American physicist (1906–1937)

Amelia Zipora Frank (March 4, 1906 - August 16, 1937) was an American physicist known for her work in the quantum mechanics of magnetism. Working with physicist John Van Vleck, she studied the magnetic behavior of rare earth elements. She was married to Eugene Wigner, a Nobel laureate in Physics. Unable to secure an academic position, she left physics before dying at 31.

==Education and career==
Frank attended Goucher College for her undergraduate education, graduating in 1928. She was a member of Phi Beta Kappa, played on the hockey and baseball teams, and was a member of the Physics Club. She attended the University of Wisconsin–Madison for her graduate studies. For the 1930–1931 school year, she was Harriet Remington Laird Fellow in Physics. Her PhD was supervised by John van Vleck and examined the quantum mechanics of magnetism. Frank received her PhD by 1935.

After graduating, Frank worked as a tutor at Wisconsin–Madison and continued her research in crystal field theory with van Vleck. In 1935, during the Great Depression and supporting her younger sister, she had to take jobs typing and cooking. She ultimately resigned from the University of Wisconsin–Madison in October 1936 after sparking up a romantic relationship with her colleague, theoretical physicist Eugene Wigner.

==Research==
Frank studied quantum mechanics, specifically in magnetism. She focused on rare earth elements, whose strong magnetic properties could not be explained by then-existing theories. Frank extended previous theories using group theory, recently introduced to physics by Eugene Wigner, and explored the breakdown from cubic to rhombic symmetry. She has been referred to as a pioneer of crystal field theory.
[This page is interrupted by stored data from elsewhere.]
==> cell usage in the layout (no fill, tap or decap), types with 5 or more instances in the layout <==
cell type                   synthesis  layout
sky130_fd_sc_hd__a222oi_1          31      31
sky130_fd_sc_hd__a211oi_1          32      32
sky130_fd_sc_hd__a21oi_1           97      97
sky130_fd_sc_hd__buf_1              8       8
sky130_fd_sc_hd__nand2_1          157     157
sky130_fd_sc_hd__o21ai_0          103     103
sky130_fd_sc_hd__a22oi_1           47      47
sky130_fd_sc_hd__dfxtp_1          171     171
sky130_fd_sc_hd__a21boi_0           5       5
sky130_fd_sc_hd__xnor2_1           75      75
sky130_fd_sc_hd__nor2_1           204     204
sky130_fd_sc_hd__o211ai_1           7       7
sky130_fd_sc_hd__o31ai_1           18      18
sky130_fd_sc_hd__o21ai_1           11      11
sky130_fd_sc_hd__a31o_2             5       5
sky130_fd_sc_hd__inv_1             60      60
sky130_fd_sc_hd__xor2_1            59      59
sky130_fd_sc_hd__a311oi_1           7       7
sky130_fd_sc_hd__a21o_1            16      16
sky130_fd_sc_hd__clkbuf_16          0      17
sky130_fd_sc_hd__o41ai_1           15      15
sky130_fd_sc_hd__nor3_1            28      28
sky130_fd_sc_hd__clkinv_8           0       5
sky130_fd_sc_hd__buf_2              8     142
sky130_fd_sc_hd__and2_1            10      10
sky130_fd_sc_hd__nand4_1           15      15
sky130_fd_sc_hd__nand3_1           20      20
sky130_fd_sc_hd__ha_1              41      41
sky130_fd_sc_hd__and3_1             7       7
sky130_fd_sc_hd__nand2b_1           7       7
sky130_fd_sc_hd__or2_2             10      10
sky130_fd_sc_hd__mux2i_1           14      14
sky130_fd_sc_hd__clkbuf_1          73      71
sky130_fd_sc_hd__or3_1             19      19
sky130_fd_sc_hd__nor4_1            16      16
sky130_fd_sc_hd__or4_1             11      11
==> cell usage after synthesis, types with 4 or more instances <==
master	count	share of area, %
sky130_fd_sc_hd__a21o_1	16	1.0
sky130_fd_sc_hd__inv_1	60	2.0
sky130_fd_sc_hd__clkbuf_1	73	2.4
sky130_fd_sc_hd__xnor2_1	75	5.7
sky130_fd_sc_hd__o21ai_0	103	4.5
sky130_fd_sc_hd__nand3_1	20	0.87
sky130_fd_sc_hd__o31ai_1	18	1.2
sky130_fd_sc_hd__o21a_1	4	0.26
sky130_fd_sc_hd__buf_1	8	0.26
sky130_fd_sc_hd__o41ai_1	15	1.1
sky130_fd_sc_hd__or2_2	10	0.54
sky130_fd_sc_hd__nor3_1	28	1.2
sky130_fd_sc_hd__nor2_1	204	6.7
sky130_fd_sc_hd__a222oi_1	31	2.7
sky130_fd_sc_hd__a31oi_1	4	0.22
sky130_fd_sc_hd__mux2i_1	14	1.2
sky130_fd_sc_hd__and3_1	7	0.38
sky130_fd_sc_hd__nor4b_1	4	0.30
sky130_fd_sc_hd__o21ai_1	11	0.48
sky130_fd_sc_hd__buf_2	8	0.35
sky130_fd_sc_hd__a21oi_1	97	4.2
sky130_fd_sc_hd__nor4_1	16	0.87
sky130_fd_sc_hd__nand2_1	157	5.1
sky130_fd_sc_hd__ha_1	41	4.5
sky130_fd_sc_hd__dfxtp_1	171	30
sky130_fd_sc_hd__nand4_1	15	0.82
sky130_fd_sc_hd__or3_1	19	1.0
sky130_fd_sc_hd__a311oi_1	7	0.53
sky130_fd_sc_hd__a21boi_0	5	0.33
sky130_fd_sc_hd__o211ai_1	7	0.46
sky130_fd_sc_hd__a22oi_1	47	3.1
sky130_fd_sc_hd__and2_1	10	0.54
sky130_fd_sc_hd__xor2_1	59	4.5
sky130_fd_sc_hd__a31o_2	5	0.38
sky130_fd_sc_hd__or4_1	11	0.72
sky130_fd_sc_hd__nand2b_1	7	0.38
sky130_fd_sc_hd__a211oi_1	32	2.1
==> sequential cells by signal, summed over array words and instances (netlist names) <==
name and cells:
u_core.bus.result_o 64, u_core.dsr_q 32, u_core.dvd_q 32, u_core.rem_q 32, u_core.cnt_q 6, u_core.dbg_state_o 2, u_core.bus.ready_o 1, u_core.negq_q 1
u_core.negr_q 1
Her thesis, Temperature Variation of the Magnetic Susceptibility, Gyromagnetic Ratio, and Heat Capacity in Sm^{+++} and Eu^{+++}, showed that quantum corrections were necessary to explain the experimental behavior of samarium. More than forty years later, van Vleck would cite her thesis in his Nobel lecture on quantum mechanics in magnetism, as well as including a plot from her thesis.

==Personal life==
Frank was born in 1906 in Marion, Ohio, to Anna and Louis Frank, a Lithuanian couple who owned a junkyard. While a student, she was flatmates with Mary Bunting. She was Jewish, though not very observant.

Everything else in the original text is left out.